“Não vamos chorar o leite derramado”, afirmou Jair Bolsonaro nesta quarta (7). É surpreendente a naturalidade com a qual ele chama uma montanha com 341.097 cadáveres de “leite derramado”.
Apenas nas últimas 24 horas “derramaram-se” mais 3.829. Ou melhor, ele ajudou a derramar.
Mas não é a primeira vez que o presidente atinge em cheio, com suas declarações, quem está de luto em decorrência da covid-19. “Chega de frescura, de mimimi. Vão ficar chorando até quando?” é outro exemplo, dado no dia 4 de março, em São Simão (GO),
Segundo ele, medo da covid é coisa de “maricas” por que “todos nós vamos morrer um dia”. Sim, vamos. Mas ele não precisa apressar esse dia D e essa hora H.
Bolsonaro poderia ter ido pelo caminho racional de enfrentamento à pandemia, como o resto do mundo civilizado. Preferiu abraçar o obscurantismo, satisfazendo a sua base mais fiel, que mantém sua popularidade longe da faixa de impeachment.
Adotar o caminho sensato obrigaria Jair a sentar-se para articular o enfrentamento da doença com governadores e prefeitos que são seus adversários políticos. Sua natureza bélica nunca permitiria isso. Ele ama a guerra.
O próprio resumiu isso muito bem quando foi questionado sobre a defesa que fazia da “pílula do câncer”, um remédio sem eficácia para o tratamento da doença – sim, a cloroquina e o vermífugo não foram seus primeiros lances de charlatanismo.

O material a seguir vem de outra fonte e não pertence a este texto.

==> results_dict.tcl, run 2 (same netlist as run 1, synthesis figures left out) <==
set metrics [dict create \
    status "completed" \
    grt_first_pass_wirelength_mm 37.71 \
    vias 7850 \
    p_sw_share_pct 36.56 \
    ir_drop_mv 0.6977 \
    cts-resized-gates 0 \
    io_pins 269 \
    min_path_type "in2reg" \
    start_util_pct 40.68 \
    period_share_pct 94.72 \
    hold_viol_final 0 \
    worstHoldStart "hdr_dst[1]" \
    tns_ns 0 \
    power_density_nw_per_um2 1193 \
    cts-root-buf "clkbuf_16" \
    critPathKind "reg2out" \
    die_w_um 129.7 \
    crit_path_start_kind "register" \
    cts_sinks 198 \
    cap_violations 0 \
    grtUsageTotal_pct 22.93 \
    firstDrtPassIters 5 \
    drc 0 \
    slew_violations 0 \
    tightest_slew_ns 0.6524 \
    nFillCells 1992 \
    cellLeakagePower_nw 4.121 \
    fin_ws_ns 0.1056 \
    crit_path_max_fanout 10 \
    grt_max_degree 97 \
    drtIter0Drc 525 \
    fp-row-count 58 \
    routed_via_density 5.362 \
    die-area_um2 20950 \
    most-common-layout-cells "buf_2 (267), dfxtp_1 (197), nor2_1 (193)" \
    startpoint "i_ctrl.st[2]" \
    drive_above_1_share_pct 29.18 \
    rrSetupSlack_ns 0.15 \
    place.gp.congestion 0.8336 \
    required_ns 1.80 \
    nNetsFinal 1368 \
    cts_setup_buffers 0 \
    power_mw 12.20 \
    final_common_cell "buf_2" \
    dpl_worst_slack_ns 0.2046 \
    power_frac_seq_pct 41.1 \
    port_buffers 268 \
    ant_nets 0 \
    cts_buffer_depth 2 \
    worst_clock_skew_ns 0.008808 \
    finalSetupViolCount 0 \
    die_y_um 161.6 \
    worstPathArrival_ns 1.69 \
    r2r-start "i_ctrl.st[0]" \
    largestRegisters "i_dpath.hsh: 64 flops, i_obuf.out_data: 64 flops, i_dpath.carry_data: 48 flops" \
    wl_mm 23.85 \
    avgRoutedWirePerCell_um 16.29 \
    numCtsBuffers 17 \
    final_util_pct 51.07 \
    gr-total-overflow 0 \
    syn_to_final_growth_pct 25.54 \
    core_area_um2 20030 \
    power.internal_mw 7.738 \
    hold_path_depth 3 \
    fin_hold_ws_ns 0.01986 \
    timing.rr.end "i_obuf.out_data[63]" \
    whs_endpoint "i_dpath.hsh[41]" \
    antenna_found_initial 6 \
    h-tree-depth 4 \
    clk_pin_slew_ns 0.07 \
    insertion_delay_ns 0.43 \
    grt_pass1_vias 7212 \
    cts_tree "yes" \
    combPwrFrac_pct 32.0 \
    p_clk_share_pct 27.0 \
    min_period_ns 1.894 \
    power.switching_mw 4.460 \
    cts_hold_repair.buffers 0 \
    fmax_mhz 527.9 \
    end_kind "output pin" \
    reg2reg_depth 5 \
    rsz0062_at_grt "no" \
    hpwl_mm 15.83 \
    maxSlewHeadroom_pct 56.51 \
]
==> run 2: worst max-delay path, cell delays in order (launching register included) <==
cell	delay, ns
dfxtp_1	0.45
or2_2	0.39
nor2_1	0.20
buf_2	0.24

“Sou capitão do Exército, a minha especialidade é matar, não é curar ninguém. Mas apresentei junto com mais alguns colegas e aprovamos”, afirmou em junho de 2017.
O presidente gastou seu português nesta quarta para repetir, mais uma vez, que “não vai ter lockdown”. Nem precisaria dizer. Com o auxílio emergencial de fome que está pagando, entre R$ 150 a R$ 375, as pessoas não vão conseguir ficar em casa para evitar o vírus.

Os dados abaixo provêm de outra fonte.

## config.mk

```make
export PLATFORM = sky130hd
export DESIGN_NAME = dsp_flag_unit
export DESIGN_NICKNAME = d
export VERILOG_FILES = /design/src/rtl/dsp_flag_pkg.sv /design/src/rtl/dsp_flag_range.sv /design/src/rtl/dsp_flag_helper.sv /design/src/rtl/dsp_flag_cond.sv /design/src/rtl/dsp_flag_unit.sv
export SDC_FILE = /design/constraint.sdc
export NUM_CORES = 1
export LEC_CHECK = 0
export BUFFER_PORTS_ARGS = -buffer_cell sky130_fd_sc_hd__buf_2
export CAP_MARGIN = 20
export CORE_MARGIN = 5
export CORE_UTILIZATION = 40
export CTS_CLUSTER_SIZE = 10
export DETAILED_ROUTE_END_ITERATION = 8
export PLACE_DENSITY = 0.89
export SYNTH_ARGS = -nofsm -noshare
export SYNTH_HDL_FRONTEND = slang
export SYNTH_SLANG_ARGS = --single-unit
```

## constraint.sdc

```tcl
create_clock -name clk -period 3.25 [get_ports clk]
set_clock_uncertainty 0.15 [all_clocks]
set_input_delay 0.325 -clock clk [delete_from_list [all_inputs] [get_ports clk]]
set_output_delay 0.325 -clock clk [all_outputs]
set_load 0.02 [all_outputs]
```

## src/rtl/dsp_flag_pkg.sv

```systemverilog
package dsp_flag_pkg;
  localparam int SR_W      = 16;
  localparam int ACC_W_DEF = 40;
  localparam int MID_W_DEF = 16;
  localparam int RNG_W_DEF = 32;

  localparam int B_CARRY = 0;
  localparam int B_OVF   = 1;
  localparam int B_ZERO  = 2;
  localparam int B_SIGN  = 3;
  localparam int B_RANGE = 4;
  localparam int B_TOP2  = 5;
  localparam int CMP_W   = 6;

  localparam logic [SR_W-1:0] CMP_MASK = 16'h003F;

  typedef enum logic {
    MODE_LONG  = 1'b0,
    MODE_SHORT = 1'b1
  } flag_mode_e;

  typedef struct packed {
    logic top2;
    logic range;
    logic sign;
    logic zero;
    logic ovf;
    logic carry;
  } cmp_flags_t;
endpackage

```

## src/rtl/dsp_flag_range.sv

```systemverilog
module dsp_flag_range #(
  parameter int ACC_W = 40,
  parameter int RNG_W = 32
) (
  input  logic [ACC_W-1:0] acc,
  output logic             out_of_range
);
  localparam int TOP_N = ACC_W - RNG_W + 1;

  function automatic logic f_outside(input logic [ACC_W-1:0] v);
    logic [TOP_N-1:0] top;
    top = v[ACC_W-1 -: TOP_N];
    return !((top == '0) || (top == '1));
  endfunction

  assign out_of_range = f_outside(acc);
endmodule

```

## src/rtl/dsp_flag_helper.sv

```systemverilog
module dsp_flag_helper #(
  parameter int ACC_W = 40
) (
  input  logic [ACC_W-1:0] a,
  input  logic [ACC_W-1:0] b,
  input  logic [ACC_W-1:0] r,
  output logic             carry,
  output logic             ovf
);
  function automatic logic f_carry(input logic [ACC_W-1:0] x, input logic [ACC_W-1:0] y);
    return x > y;
  endfunction

  function automatic logic f_ovf(input logic [ACC_W-1:0] x, input logic [ACC_W-1:0] y,
                                 input logic [ACC_W-1:0] z);
    logic [ACC_W-1:0] t;
    t = (x ^ z) & (y ^ z);
    return t[ACC_W-1];
  endfunction

  assign carry = f_carry(a, r);
  assign ovf   = f_ovf(a, b, r);
endmodule

```

## src/rtl/dsp_flag_cond.sv

```systemverilog
module dsp_flag_cond
  import dsp_flag_pkg::*;
#(
  parameter int ACC_W = 40,
  parameter int MID_W = 16,
  parameter int RNG_W = 32
) (
  input  flag_mode_e       mode,
  input  logic [ACC_W-1:0] acc,
  input  logic [MID_W-1:0] mid,
  input  logic             carry,
  input  logic             ovf,
  input  logic             range_now,
  input  logic             range_hold,
  input  logic             range_prev,
  output cmp_flags_t       flags
);
  function automatic logic f_pair_eq(input logic hi, input logic lo);
    return hi == lo;
  endfunction

  logic long_zero, long_sign, long_top2;
  logic short_zero, short_sign, short_top2;

  assign long_zero  = (acc == '0);
  assign long_sign  = acc[ACC_W-1];
  assign long_top2  = f_pair_eq(acc[RNG_W-1], acc[RNG_W-2]);
  assign short_zero = (mid == '0);
  assign short_sign = mid[MID_W-1];
  assign short_top2 = f_pair_eq(mid[MID_W-1], mid[MID_W-2]);

  always_comb begin
    flags       = '0;
    flags.carry = carry;
    flags.ovf   = ovf;
    flags.range = range_hold ? range_prev : range_now;
    if (mode == MODE_SHORT) begin
      flags.zero = short_zero;
      flags.sign = short_sign;
      flags.top2 = short_top2;
    end else begin
      flags.zero = long_zero;
      flags.sign = long_sign;
      flags.top2 = long_top2;
    end
  end
endmodule

```

## src/rtl/dsp_flag_unit.sv

```systemverilog
module dsp_flag_unit
  import dsp_flag_pkg::*;
#(
  parameter int ACC_W = ACC_W_DEF,
  parameter int MID_W = MID_W_DEF,
  parameter int RNG_W = RNG_W_DEF
) (
  input  logic             clk,
  input  logic             rst,
  input  logic             upd_en,
  input  logic             upd_mode,
  input  logic             range_hold,
  input  logic             cv_src,
  input  logic             carry_in,
  input  logic             ovf_in,
  input  logic [ACC_W-1:0] op_a,
  input  logic [ACC_W-1:0] op_b,
  input  logic [ACC_W-1:0] acc_val,
  input  logic [MID_W-1:0] mid_val,
  input  logic             wr_en,
  input  logic [SR_W-1:0]  wr_data,
  output logic [SR_W-1:0]  sr_out
);
  logic [SR_W-1:0] sr_q;
  logic            range_evt;
  logic            help_carry, help_ovf;
  logic            sel_carry, sel_ovf;
  logic            upd_fire, wr_fire;
  cmp_flags_t      new_flags;
  logic [SR_W-1:0] upd_word;

  dsp_flag_range #(.ACC_W(ACC_W), .RNG_W(RNG_W)) u_range (
    .acc          (acc_val),
    .out_of_range (range_evt)
  );

  dsp_flag_helper #(.ACC_W(ACC_W)) u_helper (
    .a     (op_a),
    .b     (op_b),
    .r     (acc_val),
    .carry (help_carry),
    .ovf   (help_ovf)
  );

  assign sel_carry = cv_src ? help_carry : carry_in;
  assign sel_ovf   = cv_src ? help_ovf   : ovf_in;

  dsp_flag_cond #(.ACC_W(ACC_W), .MID_W(MID_W), .RNG_W(RNG_W)) u_cond (
    .mode       (flag_mode_e'(upd_mode)),
    .acc        (acc_val),
    .mid        (mid_val),
    .carry      (sel_carry),
    .ovf        (sel_ovf),
    .range_now  (range_evt),
    .range_hold (range_hold),
    .range_prev (sr_q[B_RANGE]),
    .flags      (new_flags)
  );

  assign wr_fire  = wr_en;
  assign upd_fire = upd_en && !wr_en;
  assign upd_word = (sr_q & ~CMP_MASK) | {{(SR_W-CMP_W){1'b0}}, new_flags};

  always_ff @(posedge clk) begin
    if (rst)           sr_q <= '0;
    else if (wr_fire)  sr_q <= wr_data;
    else if (upd_fire) sr_q <= upd_word;
  end

  assign sr_out = sr_q;
endmodule

```

==> impl_metrics.py <==
metrics = {
    "synth": {
        "synth_area_sq_um": 1870,
        "synth-simple-area-share_pct": 22.8,
        "synthXorXnorAreaFrac_pct": 0.468,
        "synthCells": 245,
        "synth_cell_type_count": 33,
        "synth.mux.area_fraction_pct": 6.41,
        "synthAdderAreaFrac_pct": 28.1,
        "synth_top_family_by_area": "adder cells",
        "ys_ff_latch": 16,
        "synth_warnings": 0,
        "synth.avg_cell_area_sq_um": 7.65,
        "synth-compound-area-share_pct": 15.0,
        "syn_nets": 448,
        "ys_seq_area_share_pct": 17.1,
    },
    "clock_tree": {
        "path_clk_slew_ns": 0.06,
        "htree_levels": 1,
        "tritoncts": "done",
        "cts_buffer_depth": 2,
        "numCtsBuffers": 3,
        "cts_root_buf": "clkbuf_8",
        "post_cts_buffers": 0,
        "cts_resized": 0,
        "clk_latency_ns": 0.24,
        "cts_hold_buf": 0,
        "clock_sinks": 16,
    },
    "global_routing": {
        "grt_pass1_vias": 2200,
        "grt_pass1_wl_microns": 9560,
        "grt_overflow": 0,
        "grt_max_degree": 21,
        "antenna_found_initial": 0,
        "grt_use_total_pct": 18.5,
    },
    "placement": {
        "dpl_cell_area_sq_um": 2600,
        "dp_hpwl_microns": 5260,
        "gp_congestion": 0.840,
        "numPortBuffers": 137,
    },
    "hold_path": {
        "hp-start": "wr_data[3]",
        "worstHoldEndpoint": "sr_out[3]",
        "min_path_cells": 3,
        "min_path_type": "input pin to flop",
    },
    "timing": {
        "worst_pin_slew_ns": 0.465,
        "maxSlewViolCount": 0,
        "grt_setup_unrepaired": "false",
        "fin_setup_tns_ns": 0,
        "period_needed_ns": 1.74,
        "hold_violations": 0,
        "max-slew-margin-rel_pct": 69.0,
        "setup_violations": 0,
        "fmax_ghz": 0.575,
        "period_share_pct": 53.5,
        "fin_hold_ws_ns": 0.160,
    },
    "critical_path": {
        "critical_path_class": "input pin to flop",
        "required_ns": 3.24,
        "endpoint_kind": "flop",
        "r2r_slack_ns": 2.12,
        "critPathMaxFanout": 4,
        "r2r_cells": 4,
        "crit_start": "acc_val[22]",
        "r2r_end": "sr_out[0]",
        "start_kind": "input pin",
        "r2r_start": "sr_out[0]",
        "crit_arrival_ns": 1.73,
    },
    "floorplanning": {
        "die_y_microns": 78.4,
        "ios": 177,
        "fp.dieW_microns": 78.4,
        "std_cell_rows": 24,
        "coreArea_sq_um": 4440,
        "die_area_sq_um": 6150,
        "floorplan.initialDensity_pct": 42.1,
    },
    "drt": {
        "drt_pass1_iterations": 4,
        "vias_per_cell": 5.19,
        "route.detailed.drc": 0,
        "vias": 2241,
        "wire_per_inst_microns": 13.6,
        "postRouteAntennaNets": 0,
        "wl_microns": 5870,
        "drtIter0Drc": 90,
    },
    "outcome": {
        "status": "complete, no violations",
    },
    "power_and_ir_drop": {
        "power.density_nw_per_um2": 240,
        "peakVddDrop_v": 0.000261,
        "p_leak_nw": 1.52,
    },
    "layout": {
        "final_nets": 585,
        "regArea_sq_um": 320,
        "fin_area_sq_um": 2640,
        "multi_input_area_sq_um": 1360,
        "drive_gt1_share_pct": 37.9,
        "n_antenna_cell": 0,
        "fill_cells": 432,
        "largest_reg_flops": 16,
        "area_growth_pct": 40.9,
    },
    "job": {
        "cap_violations": 0,
    },
}
## layout by cell type (no fill, tap or decap), drive strengths merged, types with 2 or more instances in the layout
| cell type | Yosys | final |
|---|---|---|
| inv | 44 | 44 |
| nor4b | 2 | 2 |
| ha | 42 | 42 |
| clkbuf | 2 | 3 |
| a211oi | 5 | 5 |
| nor2 | 23 | 23 |
| a221oi | 3 | 3 |
| buf | 3 | 137 |
| nand2 | 12 | 12 |
| o21ai | 6 | 6 |
| mux2i | 12 | 12 |
| nor3 | 6 | 6 |
| nor4 | 14 | 14 |
| dfxtp | 16 | 16 |
| nand4 | 15 | 15 |
| o211ai | 3 | 3 |
| a21oi | 21 | 21 |
| nand3 | 5 | 5 |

Apesar das insinuações de que usaria o que chama de “meu exército” contra o isolamento social, a sabotagem do lockdown está vindo como decorrência de seu governo ter criado fome através do atraso no pagamento do benefício e do seu tamanho pífio.
O presidente negou à população o direito à vida a partir do momento em que passou a defender o contágio amplo e rápido de toda a sociedade como forma de criar imunidade contra o vírus. As famílias de 341.097 brasileiros certamente discordam disso.
Mas com declarações como a de hoje, ele nos lembra que também nega o direito à morte com dignidade. Não apenas com a falta de vacinas, de oxigênio, de leitos, de medicamentos para intubação, mas com mortos sendo encarados como danos colaterais que precisam ser ignorados por um bem maior. No caso, sua reeleição.
Após falar do leite derramado, o presidente ainda disse, em Foz do Iguaçu (PR): “Estamos passando ainda por uma pandemia que, em parte, é usada politicamente. Não para derrotar o vírus, mas para tentar derrubar o presidente”.
É impressionante como constrói a narrativa para tudo girar em torno do seu umbigo, como fosse alvo de uma conspiração, quando, na verdade, boa parte dos pedidos por seu impedimento foram apresentados para evitar que outras milhares de pessoas não se tornem “leite derramado” em vão.